The primary motive is that I wish to purchase shares once they’re low cost. Isn’t that what everybody needs? It would make economists pleased when inventory markets are buzzing. But when we plan to maintain shopping for shares for the long run, we must always absolutely need costs and valuations to remain low.

My different key motive is that I’m going principally for dividend shares, and the FTSE 100 has a few of the greatest yields I can discover. We’re taking a look at a forecast common dividend yield of three.7% this yr, together with all of the low ones, rising to 4% in 2025. That’s simply bizarre dividends, and doesn’t embody any specials.

And we even have what ought to be a long-term increase from the £50bn in share buybacks which were introduced to date in 2024.

Lengthy-term favorite

For example, let’s have a look at one among my prime FTSE 100 shares, Aviva (LSE: AV.)

The five-year share worth chart above, may not look nice. Nevertheless it’s precisely what I need, and I hope it stays unimpressive for at a couple of extra years but.

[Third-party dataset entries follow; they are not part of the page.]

--- src/rtl/trace_pkg.sv ---
package trace_pkg;
  typedef enum logic [1:0] {
    ST_IDLE = 2'd0,
    ST_PRE  = 2'd1,
    ST_POST = 2'd2,
    ST_DONE = 2'd3
  } cap_state_e;
endpackage

--- src/rtl/trace_match.sv ---
module trace_match #(
  parameter int TW = 4
) (
  input  logic [TW-1:0] trig,
  input  logic [TW-1:0] mask,
  input  logic [TW-1:0] value,
  input  logic          or_mode,
  output logic          hit
);
  logic [TW-1:0] eq_bits;

  always_comb begin
    eq_bits = ~(trig ^ value);
    if (or_mode) hit = |(mask & eq_bits);   // any selected bit equal
    else         hit = &(~mask | eq_bits);  // all selected bits equal
  end
endmodule

--- src/rtl/trace_mem.sv ---
module trace_mem #(
  parameter int W     = 8,
  parameter int DEPTH = 16,
  localparam int AW   = $clog2(DEPTH)
) (
  input  logic          clk,
  input  logic          we,
  input  logic [AW-1:0] wr_addr,
  input  logic [W-1:0]  wr_data,
  input  logic          rd_en,
  input  logic [AW-1:0] rd_addr,
  output logic [W-1:0]  rd_data
);
  logic [W-1:0] store_q [DEPTH];

  always_ff @(posedge clk) begin
    if (we) store_q[wr_addr] <= wr_data;
  end

  always_ff @(posedge clk) begin
    if (rd_en) rd_data <= store_q[rd_addr];
  end
endmodule

--- src/rtl/trace_ctrl.sv ---
module trace_ctrl
  import trace_pkg::*;
#(
  parameter int DEPTH = 16,
  localparam int AW   = $clog2(DEPTH),
  localparam int CW   = AW + 1,
  localparam int PW   = AW + 8
) (
  input  logic          clk,
  input  logic          rst_n,
  input  logic          arm,
  input  logic          hit,
  input  logic [6:0]    pct,
  input  logic          rd_req,
  output logic          we,
  output logic [AW-1:0] wr_addr,
  output logic          rd_en,
  output logic [AW-1:0] rd_addr,
  output logic          rd_valid,
  output logic          armed,
  output logic          triggered,
  output logic          done,
  output logic [CW-1:0] stored_count,
  output logic [CW-1:0] trig_pos
);
  cap_state_e    st_q, st_d;
  logic [AW-1:0] wp_q, wp_d;
  logic [CW-1:0] wc_q, wc_d;
  logic [CW-1:0] pl_q, pl_d;
  logic [CW-1:0] post_q, post_d;
  logic [CW-1:0] ri_q, ri_d;
  logic          rv_q;

  logic [6:0]    pct_c;
  logic [PW-1:0] prod, pre_raw, pre_c;
  logic [CW-1:0] post_new;
  logic [AW-1:0] oldest;

  // pre/post split from the percentage
  always_comb begin
    pct_c    = (pct > 7'd100) ? 7'd100 : pct;
    prod     = PW'(DEPTH) * PW'(pct_c);
    pre_raw  = prod / PW'(100);
    pre_c    = (pre_raw > PW'(DEPTH - 1)) ? PW'(DEPTH - 1) : pre_raw;
    post_new = CW'(DEPTH) - CW'(pre_c);
  end

  // next-state logic
  always_comb begin
    st_d   = st_q;
    wp_d   = wp_q;
    wc_d   = wc_q;
    pl_d   = pl_q;
    post_d = post_q;
    ri_d   = ri_q;
    we     = 1'b0;
    rd_en  = 1'b0;
    if (arm) begin
      st_d   = ST_PRE;
      wp_d   = '0;
      wc_d   = '0;
      ri_d   = '0;
      post_d = post_new;
      pl_d   = post_new;
    end else if (st_q == ST_PRE || st_q == ST_POST) begin
      we   = 1'b1;
      wp_d = wp_q + AW'(1);
      if (wc_q != CW'(DEPTH)) wc_d = wc_q + CW'(1);
      if (st_q == ST_PRE) begin
        if (hit) begin
          pl_d = post_q - CW'(1);
          st_d = (post_q == CW'(1)) ? ST_DONE : ST_POST;
        end
      end else begin
        pl_d = pl_q - CW'(1);
        if (pl_q == CW'(1)) st_d = ST_DONE;
      end
    end else if (st_q == ST_DONE && rd_req && ri_q < wc_q) begin
      rd_en = 1'b1;
      ri_d  = ri_q + CW'(1);
    end
  end

  // registers
  always_ff @(posedge clk or negedge rst_n) begin
    if (!rst_n) begin
      st_q   <= ST_IDLE;
      wp_q   <= '0;
      wc_q   <= '0;
      pl_q   <= '0;
      post_q <= CW'(DEPTH);
      ri_q   <= '0;
      rv_q   <= 1'b0;
    end else begin
      st_q   <= st_d;
      wp_q   <= wp_d;
      wc_q   <= wc_d;
      pl_q   <= pl_d;
      post_q <= post_d;
      ri_q   <= ri_d;
      rv_q   <= rd_en;
    end
  end

  assign oldest       = wp_q - wc_q[AW-1:0];
  assign wr_addr      = wp_q;
  assign rd_addr      = oldest + ri_q[AW-1:0];
  assign rd_valid     = rv_q;
  assign armed        = (st_q == ST_PRE) || (st_q == ST_POST);
  assign triggered    = (st_q == ST_POST) || (st_q == ST_DONE);
  assign done         = (st_q == ST_DONE);
  assign stored_count = wc_q;
  assign trig_pos     = wc_q - post_q;

  // trigger sample lies inside the stored window
  a_r8_trig_inside: assert property (@(posedge clk) disable iff (!rst_n)
    done |-> (trig_pos < stored_count));

  // frozen once done
  a_r5_frozen: assert property (@(posedge clk) disable iff (!rst_n)
    (st_q == ST_DONE && !arm) |=> ($stable(wp_q) && $stable(wc_q)));

  // a returned sample always answers a request made while done
  a_r7_valid_after_req: assert property (@(posedge clk) disable iff (!rst_n)
    rd_valid |-> ($past(rd_req) && $past(st_q == ST_DONE)));

  // trigger only while a capture runs
  a_r4_trig_from_armed: assert property (@(posedge clk) disable iff (!rst_n)
    $rose(triggered) |-> $past(armed));

  // count never exceeds the ring size
  a_r6_count_bound: assert property (@(posedge clk) disable iff (!rst_n)
    stored_count <= CW'(DEPTH));
endmodule
--- src/rtl/sensor_flag_regs.sv ---
module sensor_flag_regs #(
  parameter int            AW        = 8,
  parameter logic [AW-1:0] STAT_ADDR = 8'h02,
  parameter logic [AW-1:0] INT_ADDR  = 8'h16
) (
  input  logic          clk,
  input  logic          rst_n,
  input  logic          atest_i,
  input  logic          csum_err_i,
  input  logic          sat_evt_i,
  input  logic          sts_fail_i,
  input  logic          stc_fail_i,
  input  logic          frame_ok_i,
  input  logic          frame_bad_i,
  input  logic          rd_en_i,
  input  logic [AW-1:0] rd_addr_i,
  output logic [7:0]    rd_data_o,
  output logic          frm_st_o,
  output logic          frm_sat_o,
  output logic          frm_fe_o
);

  logic       fe_q, sat_q, sts_q, stc_q;
  logic [7:0] rd_q;
  logic [7:0] rd_mux;
  logic       int_ack;

  assign int_ack = rd_en_i && (rd_addr_i == INT_ADDR);

  always_comb begin
    rd_mux = 8'h00;
    if (rd_addr_i == STAT_ADDR)
      rd_mux = {5'b0, atest_i, csum_err_i, fe_q};
    else if (rd_addr_i == INT_ADDR)
      rd_mux = {sat_q, 1'b0, sts_q, stc_q, 4'b0};
  end

  always_ff @(posedge clk or negedge rst_n) begin
    if (!rst_n) begin
      fe_q  <= 1'b0;
      sat_q <= 1'b0;
      sts_q <= 1'b0;
      stc_q <= 1'b0;
      rd_q  <= 8'h00;
    end else begin
      if (frame_bad_i)     fe_q <= 1'b1;
      else if (frame_ok_i) fe_q <= 1'b0;
      sat_q <= sat_evt_i  | (sat_q & ~int_ack);
      sts_q <= sts_fail_i | (sts_q & ~int_ack);
      stc_q <= stc_fail_i | (stc_q & ~int_ack);
      if (rd_en_i) rd_q <= rd_mux;
    end
  end

  assign rd_data_o = rd_q;
  assign frm_st_o  = csum_err_i | sts_q | stc_q;
  assign frm_sat_o = sat_q;
  assign frm_fe_o  = fe_q;


  sat_sticky_chk: assert property (@(posedge clk) disable iff (!rst_n)
    (frm_sat_o && !int_ack) |=> frm_sat_o);


  sat_ack_clear_chk: assert property (@(posedge clk) disable iff (!rst_n)
    (int_ack && !sat_evt_i) |=> !frm_sat_o);


  evt_wins_chk: assert property (@(posedge clk) disable iff (!rst_n)
    (sts_fail_i || stc_fail_i) |=> frm_st_o);


  fe_set_chk: assert property (@(posedge clk) disable iff (!rst_n)
    frame_bad_i |=> frm_fe_o);


  fe_clear_chk: assert property (@(posedge clk) disable iff (!rst_n)
    (frame_ok_i && !frame_bad_i) |=> !frm_fe_o);


  rd_hold_chk: assert property (@(posedge clk) disable iff (!rst_n)
    !rd_en_i |=> $stable(rd_data_o));


  stat_reserved_chk: assert property (@(posedge clk) disable iff (!rst_n)
    (rd_en_i && rd_addr_i == STAT_ADDR) |=> (rd_data_o[7:3] == 5'b0));


  int_reserved_chk: assert property (@(posedge clk) disable iff (!rst_n)
    (rd_en_i && rd_addr_i == INT_ADDR) |=> (rd_data_o[6] == 1'b0 && rd_data_o[3:0] == 4'b0));

endmodule
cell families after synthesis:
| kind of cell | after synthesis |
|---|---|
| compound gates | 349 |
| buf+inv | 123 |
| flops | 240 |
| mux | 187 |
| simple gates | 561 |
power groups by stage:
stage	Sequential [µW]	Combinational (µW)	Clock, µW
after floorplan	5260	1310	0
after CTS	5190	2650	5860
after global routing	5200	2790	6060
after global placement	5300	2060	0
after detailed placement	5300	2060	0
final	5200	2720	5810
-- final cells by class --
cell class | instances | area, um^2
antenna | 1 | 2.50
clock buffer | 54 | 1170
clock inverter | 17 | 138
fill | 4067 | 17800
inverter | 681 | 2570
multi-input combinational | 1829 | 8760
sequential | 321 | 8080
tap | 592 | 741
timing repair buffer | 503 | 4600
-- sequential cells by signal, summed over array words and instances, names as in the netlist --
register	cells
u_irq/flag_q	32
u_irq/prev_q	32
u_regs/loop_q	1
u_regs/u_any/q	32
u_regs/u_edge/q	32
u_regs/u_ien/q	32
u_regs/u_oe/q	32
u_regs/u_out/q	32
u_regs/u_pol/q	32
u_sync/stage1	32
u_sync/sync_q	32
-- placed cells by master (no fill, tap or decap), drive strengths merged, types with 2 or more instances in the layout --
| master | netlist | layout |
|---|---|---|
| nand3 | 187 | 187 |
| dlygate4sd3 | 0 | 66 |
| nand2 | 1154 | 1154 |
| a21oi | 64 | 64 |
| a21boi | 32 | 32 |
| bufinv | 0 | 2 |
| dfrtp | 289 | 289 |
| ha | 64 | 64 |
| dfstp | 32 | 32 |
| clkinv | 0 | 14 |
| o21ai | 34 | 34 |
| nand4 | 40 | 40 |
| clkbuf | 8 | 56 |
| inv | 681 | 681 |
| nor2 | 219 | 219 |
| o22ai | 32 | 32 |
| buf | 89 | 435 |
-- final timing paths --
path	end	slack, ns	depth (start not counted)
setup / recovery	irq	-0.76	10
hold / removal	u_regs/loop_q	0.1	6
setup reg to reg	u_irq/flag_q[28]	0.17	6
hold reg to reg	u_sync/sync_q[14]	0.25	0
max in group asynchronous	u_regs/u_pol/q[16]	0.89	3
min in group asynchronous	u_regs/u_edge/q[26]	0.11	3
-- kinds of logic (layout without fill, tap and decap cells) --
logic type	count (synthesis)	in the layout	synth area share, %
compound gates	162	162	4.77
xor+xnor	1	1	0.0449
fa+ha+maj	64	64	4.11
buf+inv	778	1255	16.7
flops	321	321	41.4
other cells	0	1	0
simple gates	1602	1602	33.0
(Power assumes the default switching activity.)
--- src/rtl/dma_xfer_ctrl.sv ---
module dma_xfer_ctrl #(
  parameter int NCH = 4,
  parameter int AW  = 32,
  parameter int DW  = 32,
  parameter int CW  = 16
) (
  input  logic           clk,
  input  logic           rst_n,
  input  logic           cfg_we,
  input  logic [7:0]     cfg_addr,
  input  logic [31:0]    cfg_wdata,
  output logic [31:0]    cfg_rdata,
  input  logic [NCH-1:0] dreq,
  output logic [NCH-1:0] dack,
  output logic           m_req,
  output logic           m_we,
  output logic [AW-1:0]  m_addr,
  output logic [DW-1:0]  m_wdata,
  input  logic [DW-1:0]  m_rdata,
  input  logic           m_ack,
  input  logic           m_err,
  output logic           irq
);
  localparam int CHW = (NCH > 1) ? $clog2(NCH) : 1;
  localparam logic [AW-1:0] STEP = AW'(4);

  typedef enum logic [1:0] {S_IDLE, S_RD, S_WR, S_FIN} state_t;
  state_t state;

  logic [NCH-1:0] en, dir, circ, pinc, minc, ie_d, ie_e, done_f, err_f;
  logic [1:0]     prio  [NCH];
  logic [CW-1:0]  cnt_b [NCH];
  logic [CW-1:0]  cnt_c [NCH];
  logic [AW-1:0]  pa_b  [NCH];
  logic [AW-1:0]  pa_c  [NCH];
  logic [AW-1:0]  ma_b  [NCH];
  logic [AW-1:0]  ma_c  [NCH];
  logic [CHW-1:0] cur;
  logic [DW-1:0]  hold;

  wire       is_glob = cfg_addr[7];
  wire [2:0] sel_ch  = cfg_addr[6:4];
  wire [1:0] sel_reg = cfg_addr[3:2];
  wire       clr_we  = cfg_we && is_glob && (cfg_addr[6:2] == 5'd1);

  always_comb begin
    cfg_rdata = '0;
    if (is_glob) begin
      if (cfg_addr[6:2] == 5'd0) begin
        cfg_rdata[NCH-1:0]  = done_f;
        cfg_rdata[8+:NCH]   = err_f;
      end
    end else begin
      for (int c = 0; c < NCH; c++) begin
        if (sel_ch == 3'(c)) begin
          case (sel_reg)
            2'd0: cfg_rdata = {23'd0, ie_e[c], ie_d[c], prio[c], minc[c], pinc[c], circ[c], dir[c], en[c]};
            2'd1: cfg_rdata = 32'(cnt_c[c]);
            2'd2: cfg_rdata = 32'(pa_c[c]);
            default: cfg_rdata = 32'(ma_c[c]);
          endcase
        end
      end
    end
  end

  logic           win_v;
  logic [CHW-1:0] win;
  logic [1:0]     best;
  always_comb begin
    win_v = 1'b0;
    win   = '0;
    best  = 2'd0;
    for (int c = 0; c < NCH; c++) begin
      if (en[c] && cnt_c[c] != '0 && dreq[c] && (!win_v || prio[c] > best)) begin
        win_v = 1'b1;
        win   = CHW'(c);
        best  = prio[c];
      end
    end
  end

  wire [AW-1:0] src_a = dir[cur] ? pa_c[cur] : ma_c[cur];
  wire [AW-1:0] dst_a = dir[cur] ? ma_c[cur] : pa_c[cur];

  assign m_req   = (state == S_RD) || (state == S_WR);
  assign m_we    = (state == S_WR);
  assign m_addr  = m_we ? dst_a : src_a;
  assign m_wdata = hold;
  assign irq     = |((done_f & ie_d) | (err_f & ie_e));

  always_comb begin
    dack = '0;
    if (state == S_FIN) dack[cur] = 1'b1;
  end

  wire xfer_ok  = (state == S_WR) && m_ack && !m_err;
  wire xfer_err = m_req && m_ack && m_err;

  always_ff @(posedge clk) begin
    if (!rst_n) begin
      state <= S_IDLE;
      cur   <= '0;
      hold  <= '0;
    end else begin
      case (state)
        S_IDLE: if (win_v) begin cur <= win; state <= S_RD; end
        S_RD: if (m_ack) begin
          if (m_err) state <= S_IDLE;
          else begin hold <= m_rdata; state <= S_WR; end
        end
        S_WR: if (m_ack) state <= m_err ? S_IDLE : S_FIN;
        default: state <= S_IDLE;
      endcase
    end
  end

  always_ff @(posedge clk) begin
    if (!rst_n) begin
      en <= '0; dir <= '0; circ <= '0; pinc <= '0; minc <= '0;
      ie_d <= '0; ie_e <= '0; done_f <= '0; err_f <= '0;
      for (int c = 0; c < NCH; c++) begin
        prio[c] <= '0; cnt_b[c] <= '0; cnt_c[c] <= '0;
        pa_b[c] <= '0; pa_c[c] <= '0; ma_b[c] <= '0; ma_c[c] <= '0;
      end
    end else begin
      for (int c = 0; c < NCH; c++) begin
        if (cfg_we && !is_glob && sel_ch == 3'(c)) begin
          case (sel_reg)
            2'd0: begin
              en[c]   <= cfg_wdata[0];
              dir[c]  <= cfg_wdata[1];
              circ[c] <= cfg_wdata[2];
              pinc[c] <= cfg_wdata[3];
              minc[c] <= cfg_wdata[4];
              prio[c] <= cfg_wdata[6:5];
              ie_d[c] <= cfg_wdata[7];
              ie_e[c] <= cfg_wdata[8];
            end
            2'd1: if (!en[c]) begin cnt_b[c] <= cfg_wdata[CW-1:0]; cnt_c[c] <= cfg_wdata[CW-1:0]; end
            2'd2: if (!en[c]) begin pa_b[c] <= AW'(cfg_wdata); pa_c[c] <= AW'(cfg_wdata); end
            default: if (!en[c]) begin ma_b[c] <= AW'(cfg_wdata); ma_c[c] <= AW'(cfg_wdata); end
          endcase
        end
        if (clr_we) begin
          done_f[c] <= done_f[c] & ~cfg_wdata[c];
          err_f[c]  <= err_f[c]  & ~cfg_wdata[8+c];
        end
        if (cur == CHW'(c)) begin
          if (xfer_err) begin
            en[c]    <= 1'b0;
            err_f[c] <= 1'b1;
          end
          if (xfer_ok) begin
            if (pinc[c]) pa_c[c] <= pa_c[c] + STEP;
            if (minc[c]) ma_c[c] <= ma_c[c] + STEP;
            cnt_c[c] <= cnt_c[c] - 1'b1;
            if (cnt_c[c] == CW'(1)) begin
              done_f[c] <= 1'b1;
              if (circ[c]) begin
                cnt_c[c] <= cnt_b[c];
                pa_c[c]  <= pa_b[c];
                ma_c[c]  <= ma_b[c];
              end else begin
                en[c] <= 1'b0;
              end
            end
          end
        end
      end
    end
  end

  // a pending master request keeps its address and direction
  a_r10_req_hold: assert property (@(posedge clk) disable iff (!rst_n)
    (m_req && !m_ack) |=> (m_req && $stable(m_addr) && $stable(m_we)));

  // at most one acknowledge line at a time
  a_r7_ack_onehot: assert property (@(posedge clk) disable iff (!rst_n)
    $onehot0(dack));

  // an acknowledge only follows a completed, error-free write
  a_r7_ack_after_write: assert property (@(posedge clk) disable iff (!rst_n)
    (|dack) |-> $past(m_req && m_we && m_ack && !m_err));

  // an error response is never followed by an acknowledge
  a_r8_err_no_ack: assert property (@(posedge clk) disable iff (!rst_n)
    (m_req && m_ack && m_err) |=> (dack == '0));

  // a failed read is not followed by a write
  a_r8_rd_err_no_wr: assert property (@(posedge clk) disable iff (!rst_n)
    (m_req && !m_we && m_ack && m_err) |=> !m_req);

  // the engine leaves idle only for a requesting channel
  a_r7_start_needs_req: assert property (@(posedge clk) disable iff (!rst_n)
    $rose(m_req) |-> $past(|dreq));
endmodule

What it means is I should buy extra Aviva shares on a ahead price-to-earnings (P/E) ratio of 12 this yr, with forecasts dropping as little as 9.2 by 2026 (based mostly on at present’s worth).

And I might snag a fats 7% dividend yield, if these forecasts are correct. Oh, and the analysts assume it would carry on rising within the subsequent few years too.

Dangers

The Aviva dividend, like all dividend, isn’t assured. The insurance coverage sector carries cyclical threat too, and at present’s upbeat outlook might change faster than we would anticipate. Inflation and rate of interest uncertainty don’t assist.

Investing on this sector, as in any sector, means we have to perceive the companies we purchase. And that brings me to a different motive why I like FTSE 100 shares a lot.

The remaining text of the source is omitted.